Our stray cat Nemo reappeared tonight. We hadn’t seen him all day yesterday, and didn’t see him this morning, either. I was starting to worry, and it seemed particularly ironic because we just bought a case of 48 cans of cat food. His brother Stripers disappeared about 3 weeks ago, and I feel pretty certain that he must have died. I know that I am much more sensitive about the suffering and “emotions” of animals than 99% of the population, so I couldn’t help but worry about Nemo. Heck, I hadn’t even wanted a cat, but then he came along and was just so friendly and likeable. He’s by far the nicest cat I’ve ever known, which is even more remarkable considering he was born to a wildcat MEAN momma.
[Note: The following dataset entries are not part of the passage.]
### src/rtl/rv_iommu_ctx_cache_if.sv
// rv_iommu_ctx_cache_if: flush, fill and lookup signals of the IOMMU context cache
interface rv_iommu_ctx_cache_if #(
   parameter int unsigned DID_W     = 24,
   parameter int unsigned PID_W     = 20,
   parameter int unsigned CONTENT_W = 64
);
   logic                 flush_i;
   logic                 flush_dv_i;
   logic                 flush_pv_i;
   logic [DID_W-1:0]     flush_did_i;
   logic [PID_W-1:0]     flush_pid_i;
   logic                 update_i;
   logic [DID_W-1:0]     up_did_i;
   logic [PID_W-1:0]     up_pid_i;
   logic [CONTENT_W-1:0] up_content_i;
   logic                 lu_req_i;
   logic [DID_W-1:0]     lu_did_i;
   logic [PID_W-1:0]     lu_pid_i;
   logic                 lu_gnt_o;
   logic                 lu_valid_o;
   logic                 lu_hit_o;
   logic [CONTENT_W-1:0] lu_content_o;

   modport master (
      output flush_i, flush_dv_i, flush_pv_i, flush_did_i, flush_pid_i,
      output update_i, up_did_i, up_pid_i, up_content_i,
      output lu_req_i, lu_did_i, lu_pid_i,
      input  lu_gnt_o, lu_valid_o, lu_hit_o, lu_content_o
   );

   modport slave (
      input  flush_i, flush_dv_i, flush_pv_i, flush_did_i, flush_pid_i,
      input  update_i, up_did_i, up_pid_i, up_content_i,
      input  lu_req_i, lu_did_i, lu_pid_i,
      output lu_gnt_o, lu_valid_o, lu_hit_o, lu_content_o
   );
endinterface

### src/rtl/rv_iommu_ctx_cache.sv
// rv_iommu_ctx_cache: fully-associative DDTC/PDTC context cache with tree-PLRU replacement.
// Define RV_IOMMU_CTX_CACHE_PERF_EN to add saturating hit/miss counters.
module rv_iommu_ctx_cache #(
   parameter int unsigned ENTRIES   = 8,
   parameter int unsigned DID_W     = 24,
   parameter int unsigned PID_W     = 20,
   parameter int unsigned CONTENT_W = 64,
   parameter bit          USE_PID   = 1'b1,
   parameter int unsigned CNT_W     = 16
) (
   input  logic                 clk_i,
   input  logic                 rst_ni,
   rv_iommu_ctx_cache_if.slave  bus
`ifdef RV_IOMMU_CTX_CACHE_PERF_EN
   ,
   input  logic                 perf_clr_i,
   output logic [CNT_W-1:0]     hit_cnt_o,
   output logic [CNT_W-1:0]     miss_cnt_o
`endif
);
   localparam int unsigned LVL   = $clog2(ENTRIES);
   localparam int unsigned IDX_W = LVL;

   logic [ENTRIES-1:0]   valid_q;
   logic [DID_W-1:0]     did_q  [ENTRIES];
   logic [PID_W-1:0]     pid_q  [ENTRIES];
   logic [CONTENT_W-1:0] data_q [ENTRIES];
   logic [ENTRIES-2:0]   plru_q, plru_d;
   logic [ENTRIES-1:0]   lu_match, up_match, fl_match;
   logic [IDX_W-1:0]     lu_idx, up_idx, inv_idx, vic;
   logic                 do_up, acc, same_tag, hit;
   logic                 lu_valid_q, lu_hit_q;
   logic [CONTENT_W-1:0] lu_content_q;

   // Point every node on the leaf's path away from it (bit 1 = right subtree).
   function automatic logic [ENTRIES-2:0] touch(input logic [ENTRIES-2:0] t, input logic [IDX_W-1:0] leaf);
      logic [IDX_W:0] p;
      touch = t;
      p = {1'b1, leaf};
      for (int l = 0; l < LVL; l++)
         for (int n = 0; n < ENTRIES - 1; n++)
            if (int'(p >> (LVL - l)) - 1 == n) touch[n] = ~p[LVL-l-1];
   endfunction

   // Follow the tree from the root to the leaf it currently points at.
   function automatic logic [IDX_W-1:0] plru_leaf(input logic [ENTRIES-2:0] t);
      logic [IDX_W:0] p;
      logic           b;
      p = (IDX_W+1)'(1);
      for (int l = 0; l < LVL; l++) begin
         b = 1'b0;
         for (int n = 0; n < ENTRIES - 1; n++)
            if (int'(p) - 1 == n) b = t[n];
         p = {p[IDX_W-1:0], b};
      end
      return p[IDX_W-1:0];
   endfunction

   // Tag compares for lookup, fill and flush, plus lowest-index encoders.
   always_comb begin
      lu_match = '0;
      up_match = '0;
      fl_match = '0;
      lu_idx   = '0;
      up_idx   = '0;
      inv_idx  = '0;
      for (int i = 0; i < ENTRIES; i++) begin
         lu_match[i] = valid_q[i] && did_q[i] == bus.lu_did_i && (!USE_PID || pid_q[i] == bus.lu_pid_i);
         up_match[i] = valid_q[i] && did_q[i] == bus.up_did_i && (!USE_PID || pid_q[i] == bus.up_pid_i);
         fl_match[i] = !bus.flush_dv_i || (did_q[i] == bus.flush_did_i &&
                       (!USE_PID || !bus.flush_pv_i || pid_q[i] == bus.flush_pid_i));
      end
      for (int i = ENTRIES - 1; i >= 0; i--) begin
         if (lu_match[i]) lu_idx = IDX_W'(i);
         if (up_match[i]) up_idx = IDX_W'(i);
         if (!valid_q[i]) inv_idx = IDX_W'(i);
      end
   end

   assign do_up    = bus.update_i && !bus.flush_i;
   assign acc      = bus.lu_req_i && !bus.flush_i;
   assign same_tag = bus.up_did_i == bus.lu_did_i && (!USE_PID || bus.up_pid_i == bus.lu_pid_i);
   assign hit      = acc && |lu_match && !(do_up && same_tag);
   assign vic      = |up_match ? up_idx : !(&valid_q) ? inv_idx : plru_leaf(plru_q);
   assign plru_d   = do_up ? touch(plru_q, vic) : hit ? touch(plru_q, lu_idx) : plru_q;

   assign bus.lu_gnt_o     = !bus.flush_i;
   assign bus.lu_valid_o   = lu_valid_q;
   assign bus.lu_hit_o     = lu_hit_q;
   assign bus.lu_content_o = lu_content_q;

   // Valid bits, PLRU tree and the registered lookup response; flush beats fill.
   always_ff @(posedge clk_i or negedge rst_ni) begin
      if (!rst_ni) begin
         valid_q      <= '0;
         plru_q       <= '0;
         lu_valid_q   <= 1'b0;
         lu_hit_q     <= 1'b0;
         lu_content_q <= '0;
      end else begin
         plru_q       <= plru_d;
         lu_valid_q   <= acc;
         lu_hit_q     <= hit;
         lu_content_q <= hit ? data_q[lu_idx] : '0;
         if (bus.flush_i) valid_q <= valid_q & ~fl_match;
         else if (do_up) valid_q[vic] <= 1'b1;
      end
   end

   // Tag and content storage; only meaningful while the valid bit is set.
   always_ff @(posedge clk_i) begin
      if (do_up) begin
         did_q[vic]  <= bus.up_did_i;
         pid_q[vic]  <= bus.up_pid_i;
         data_q[vic] <= bus.up_content_i;
      end
   end

`ifdef RV_IOMMU_CTX_CACHE_PERF_EN
   // Saturating hit/miss counters on each response; clear wins over increment.
   always_ff @(posedge clk_i or negedge rst_ni) begin
      if (!rst_ni) begin
         hit_cnt_o  <= '0;
         miss_cnt_o <= '0;
      end else if (perf_clr_i) begin
         hit_cnt_o  <= '0;
         miss_cnt_o <= '0;
      end else if (lu_valid_q) begin
         if (lu_hit_q && !(&hit_cnt_o)) hit_cnt_o <= hit_cnt_o + 1'b1;
         if (!lu_hit_q && !(&miss_cnt_o)) miss_cnt_o <= miss_cnt_o + 1'b1;
      end
   end
`endif
endmodule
Other than that, I am feeling a sense of restlessness. It doesn’t look like we’ll be in a position to meet with a lender before mid/end of February, so until then my house-hunting is on hold. It’s probably just as well, as more homes will be listed in early spring, and at present the pickings are pretty slim. I just feel aimless without something to “work” on a bit every day. I had Christmas & Spud’s birthday to get together and look forward to, but now I just have the rest of a looooong winter stretching out ahead of me. We are going to get a second car next month, and that will help a lot. As it is now, the kids and I are stuck at home everyday, and if it’s too cold outside (which it looks like it will be for the next while) we develop some serious cabin fever. It would be a delight to be able to take them to the library or even shopping to burn off some of our energy. One of my NYs resolutions is to develop a routine/schedule of things to do with the kids, but when the options are “Be stuck at home” everyday, that feels a bit pointless. Especially as Spud isn’t exactly at the age where you can engage him in planned activities.